* _Task instructions_
Repeat every entry exactly. Leave nothing out.

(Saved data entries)
## config.mk

```make
export PLATFORM = sky130hd
export DESIGN_NAME = uart_text_terminal
export DESIGN_NICKNAME = d
export VERILOG_FILES = /design/src/rtl/uart_text_terminal.sv
export SDC_FILE = /design/constraint.sdc
export NUM_CORES = 1
export LEC_CHECK = 0
export CELL_PAD_IN_SITES_DETAIL_PLACEMENT = 1
export CELL_PAD_IN_SITES_GLOBAL_PLACEMENT = 2
export CORE_ASPECT_RATIO = 1.25
export CORE_MARGIN = 5
export CORE_UTILIZATION = 27
export CTS_CLUSTER_DIAMETER = 80
export DETAILED_ROUTE_END_ITERATION = 7
export PLACE_DENSITY_LB_ADDON = 0.1
export SYNTH_ARGS = -nofsm -noshare
export SYNTH_HDL_FRONTEND = slang
export SYNTH_SLANG_ARGS = --single-unit
export TNS_END_PERCENT = 1
```

## constraint.sdc

```tcl
create_clock -name clk -period 4.2 [get_ports clk]
set_clock_uncertainty 0.15 [all_clocks]
set_input_delay 0.84 -clock clk [delete_from_list [all_inputs] [get_ports clk]]
set_output_delay 0.84 -clock clk [all_outputs]
set_load 0.05 [all_outputs]
```
File: src/rtl/kbd_scan_proc.sv
// PS/2 set-2 scan-code processor: pops the keyboard FIFO, tracks one held key,
// decodes it to lowercase ASCII and keeps a BCD count of distinct key presses.
module kbd_scan_proc #(
  parameter int unsigned CNT_WRAP = 99
) (
  input  logic             clk,
  input  logic             rst,
  kbd_scan_proc_if.slave   ps2,
  output logic             key_down,
  output logic [7:0]       key_code,
  output logic             key_ext,
  output logic [7:0]       key_ascii,
  output logic [3:0]       cnt_ones,
  output logic [3:0]       cnt_tens
);

  localparam int unsigned DATA_W = 8;
  localparam int unsigned CNT_W  = 4;
  localparam logic [CNT_W-1:0] WRAP_TENS = CNT_W'(CNT_WRAP / 10);
  localparam logic [CNT_W-1:0] WRAP_ONES = CNT_W'(CNT_WRAP % 10);
  localparam logic [DATA_W-1:0] BYTE_EXT = 8'hE0;
  localparam logic [DATA_W-1:0] BYTE_BRK = 8'hF0;

  typedef enum logic [1:0] {IDLE, POP, GAP} state_t;

  state_t            state;
  logic              pop_n_q;
  logic              ext_pend;
  logic              brk_pend;
  logic [DATA_W-1:0] data_c;
  logic              same_key_c;
  logic              cnt_at_wrap_c;

  // Reset overrides a pop already under way so the FIFO head is not lost.
  assign ps2.nextdata_n = pop_n_q | rst;

  // Incoming byte refers to the key currently held (same code and prefix).
  always_comb begin
    data_c        = ps2.ps2_data;
    same_key_c    = key_down && (key_code == data_c) && (key_ext == ext_pend);
    cnt_at_wrap_c = (cnt_tens == WRAP_TENS) && (cnt_ones == WRAP_ONES);
  end

  // Pop FSM plus prefix/make/break tracking and BCD press counter.
  always_ff @(posedge clk) begin
    if (rst) begin
      state    <= IDLE;
      pop_n_q  <= 1'b1;
      key_down <= 1'b0;
      key_code <= 8'h00;
      key_ext  <= 1'b0;
      ext_pend <= 1'b0;
      brk_pend <= 1'b0;
      cnt_ones <= 4'd0;
      cnt_tens <= 4'd0;
    end else begin
      case (state)
        IDLE: begin
          if (ps2.ps2_ready) begin
            state   <= POP;
            pop_n_q <= 1'b0;
          end
        end
        POP: begin
          state   <= GAP;
          pop_n_q <= 1'b1;
          if (data_c == BYTE_EXT) begin
            ext_pend <= 1'b1;
          end else if (data_c == BYTE_BRK) begin
            brk_pend <= 1'b1;
          end else begin
            if (!brk_pend) begin
              if (!same_key_c) begin
                key_code <= data_c;
                key_ext  <= ext_pend;
                key_down <= 1'b1;
                if (cnt_at_wrap_c) begin
                  cnt_ones <= 4'd0;
                  cnt_tens <= 4'd0;
                end else if (cnt_ones == 4'd9) begin
                  cnt_ones <= 4'd0;
                  cnt_tens <= cnt_tens + 4'd1;
                end else begin
                  cnt_ones <= cnt_ones + 4'd1;
                end
              end
            end else if (same_key_c) begin
              key_down <= 1'b0;
              key_code <= 8'h00;
              key_ext  <= 1'b0;
            end
            ext_pend <= 1'b0;
            brk_pend <= 1'b0;
          end
        end
        GAP: begin
          state <= IDLE;
        end
        default: begin
          state   <= IDLE;
          pop_n_q <= 1'b1;
        end
      endcase
    end
  end

  // Set-2 make code to lowercase ASCII; extended keys never map.
  always_comb begin
    key_ascii = 8'h00;
    if (!key_ext) begin
      case (key_code)
        8'h1C: key_ascii = 8'h61;
        8'h32: key_ascii = 8'h62;
        8'h21: key_ascii = 8'h63;
        8'h23: key_ascii = 8'h64;
        8'h24: key_ascii = 8'h65;
        8'h2B: key_ascii = 8'h66;
        8'h34: key_ascii = 8'h67;
        8'h33: key_ascii = 8'h68;
        8'h43: key_ascii = 8'h69;
        8'h3B: key_ascii = 8'h6A;
        8'h42: key_ascii = 8'h6B;
        8'h4B: key_ascii = 8'h6C;
        8'h3A: key_ascii = 8'h6D;
        8'h31: key_ascii = 8'h6E;
        8'h44: key_ascii = 8'h6F;
        8'h4D: key_ascii = 8'h70;
        8'h15: key_ascii = 8'h71;
        8'h2D: key_ascii = 8'h72;
        8'h1B: key_ascii = 8'h73;
        8'h2C: key_ascii = 8'h74;
        8'h3C: key_ascii = 8'h75;
        8'h2A: key_ascii = 8'h76;
        8'h1D: key_ascii = 8'h77;
        8'h22: key_ascii = 8'h78;
        8'h35: key_ascii = 8'h79;
        8'h1A: key_ascii = 8'h7A;
        8'h45: key_ascii = 8'h30;
        8'h16: key_ascii = 8'h31;
        8'h1E: key_ascii = 8'h32;
        8'h26: key_ascii = 8'h33;
        8'h25: key_ascii = 8'h34;
        8'h2E: key_ascii = 8'h35;
        8'h36: key_ascii = 8'h36;
        8'h3D: key_ascii = 8'h37;
        8'h3E: key_ascii = 8'h38;
        8'h46: key_ascii = 8'h39;
        default: key_ascii = 8'h00;
      endcase
    end
  end

endmodule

* _Solution to the exercise_
## config.mk

```make
export PLATFORM = sky130hd
export DESIGN_NAME = uart_text_terminal
export DESIGN_NICKNAME = d
export VERILOG_FILES = /design/src/rtl/uart_text_terminal.sv
export SDC_FILE = /design/constraint.sdc
export NUM_CORES = 1
export LEC_CHECK = 0
export CELL_PAD_IN_SITES_DETAIL_PLACEMENT = 1
export CELL_PAD_IN_SITES_GLOBAL_PLACEMENT = 2
export CORE_ASPECT_RATIO = 1.25
export CORE_MARGIN = 5
export CORE_UTILIZATION = 27
export CTS_CLUSTER_DIAMETER = 80
export DETAILED_ROUTE_END_ITERATION = 7
export PLACE_DENSITY_LB_ADDON = 0.1
export SYNTH_ARGS = -nofsm -noshare
export SYNTH_HDL_FRONTEND = slang
export SYNTH_SLANG_ARGS = --single-unit
export TNS_END_PERCENT = 1
```

## constraint.sdc

```tcl
create_clock -name clk -period 4.2 [get_ports clk]
set_clock_uncertainty 0.15 [all_clocks]
set_input_delay 0.84 -clock clk [delete_from_list [all_inputs] [get_ports clk]]
set_output_delay 0.84 -clock clk [all_outputs]
set_load 0.05 [all_outputs]
```
File: src/rtl/kbd_scan_proc.sv
// PS/2 set-2 scan-code processor: pops the keyboard FIFO, tracks one held key,
// decodes it to lowercase ASCII and keeps a BCD count of distinct key presses.
module kbd_scan_proc #(
  parameter int unsigned CNT_WRAP = 99
) (
  input  logic             clk,
  input  logic             rst,
  kbd_scan_proc_if.slave   ps2,
  output logic             key_down,
  output logic [7:0]       key_code,
  output logic             key_ext,
  output logic [7:0]       key_ascii,
  output logic [3:0]       cnt_ones,
  output logic [3:0]       cnt_tens
);

  localparam int unsigned DATA_W = 8;
  localparam int unsigned CNT_W  = 4;
  localparam logic [CNT_W-1:0] WRAP_TENS = CNT_W'(CNT_WRAP / 10);
  localparam logic [CNT_W-1:0] WRAP_ONES = CNT_W'(CNT_WRAP % 10);
  localparam logic [DATA_W-1:0] BYTE_EXT = 8'hE0;
  localparam logic [DATA_W-1:0] BYTE_BRK = 8'hF0;

  typedef enum logic [1:0] {IDLE, POP, GAP} state_t;

  state_t            state;
  logic              pop_n_q;
  logic              ext_pend;
  logic              brk_pend;
  logic [DATA_W-1:0] data_c;
  logic              same_key_c;
  logic              cnt_at_wrap_c;

  // Reset overrides a pop already under way so the FIFO head is not lost.
  assign ps2.nextdata_n = pop_n_q | rst;

  // Incoming byte refers to the key currently held (same code and prefix).
  always_comb begin
    data_c        = ps2.ps2_data;
    same_key_c    = key_down && (key_code == data_c) && (key_ext == ext_pend);
    cnt_at_wrap_c = (cnt_tens == WRAP_TENS) && (cnt_ones == WRAP_ONES);
  end

  // Pop FSM plus prefix/make/break tracking and BCD press counter.
  always_ff @(posedge clk) begin
    if (rst) begin
      state    <= IDLE;
      pop_n_q  <= 1'b1;
      key_down <= 1'b0;
      key_code <= 8'h00;
      key_ext  <= 1'b0;
      ext_pend <= 1'b0;
      brk_pend <= 1'b0;
      cnt_ones <= 4'd0;
      cnt_tens <= 4'd0;
    end else begin
      case (state)
        IDLE: begin
          if (ps2.ps2_ready) begin
            state   <= POP;
            pop_n_q <= 1'b0;
          end
        end
        POP: begin
          state   <= GAP;
          pop_n_q <= 1'b1;
          if (data_c == BYTE_EXT) begin
            ext_pend <= 1'b1;
          end else if (data_c == BYTE_BRK) begin
            brk_pend <= 1'b1;
          end else begin
            if (!brk_pend) begin
              if (!same_key_c) begin
                key_code <= data_c;
                key_ext  <= ext_pend;
                key_down <= 1'b1;
                if (cnt_at_wrap_c) begin
                  cnt_ones <= 4'd0;
                  cnt_tens <= 4'd0;
                end else if (cnt_ones == 4'd9) begin
                  cnt_ones <= 4'd0;
                  cnt_tens <= cnt_tens + 4'd1;
                end else begin
                  cnt_ones <= cnt_ones + 4'd1;
                end
              end
            end else if (same_key_c) begin
              key_down <= 1'b0;
              key_code <= 8'h00;
              key_ext  <= 1'b0;
            end
            ext_pend <= 1'b0;
            brk_pend <= 1'b0;
          end
        end
        GAP: begin
          state <= IDLE;
        end
        default: begin
          state   <= IDLE;
          pop_n_q <= 1'b1;
        end
      endcase
    end
  end

  // Set-2 make code to lowercase ASCII; extended keys never map.
  always_comb begin
    key_ascii = 8'h00;
    if (!key_ext) begin
      case (key_code)
        8'h1C: key_ascii = 8'h61;
        8'h32: key_ascii = 8'h62;
        8'h21: key_ascii = 8'h63;
        8'h23: key_ascii = 8'h64;
        8'h24: key_ascii = 8'h65;
        8'h2B: key_ascii = 8'h66;
        8'h34: key_ascii = 8'h67;
        8'h33: key_ascii = 8'h68;
        8'h43: key_ascii = 8'h69;
        8'h3B: key_ascii = 8'h6A;
        8'h42: key_ascii = 8'h6B;
        8'h4B: key_ascii = 8'h6C;
        8'h3A: key_ascii = 8'h6D;
        8'h31: key_ascii = 8'h6E;
        8'h44: key_ascii = 8'h6F;
        8'h4D: key_ascii = 8'h70;
        8'h15: key_ascii = 8'h71;
        8'h2D: key_ascii = 8'h72;
        8'h1B: key_ascii = 8'h73;
        8'h2C: key_ascii = 8'h74;
        8'h3C: key_ascii = 8'h75;
        8'h2A: key_ascii = 8'h76;
        8'h1D: key_ascii = 8'h77;
        8'h22: key_ascii = 8'h78;
        8'h35: key_ascii = 8'h79;
        8'h1A: key_ascii = 8'h7A;
        8'h45: key_ascii = 8'h30;
        8'h16: key_ascii = 8'h31;
        8'h1E: key_ascii = 8'h32;
        8'h26: key_ascii = 8'h33;
        8'h25: key_ascii = 8'h34;
        8'h2E: key_ascii = 8'h35;
        8'h36: key_ascii = 8'h36;
        8'h3D: key_ascii = 8'h37;
        8'h3E: key_ascii = 8'h38;
        8'h46: key_ascii = 8'h39;
        default: key_ascii = 8'h00;
      endcase
    end
  end

endmodule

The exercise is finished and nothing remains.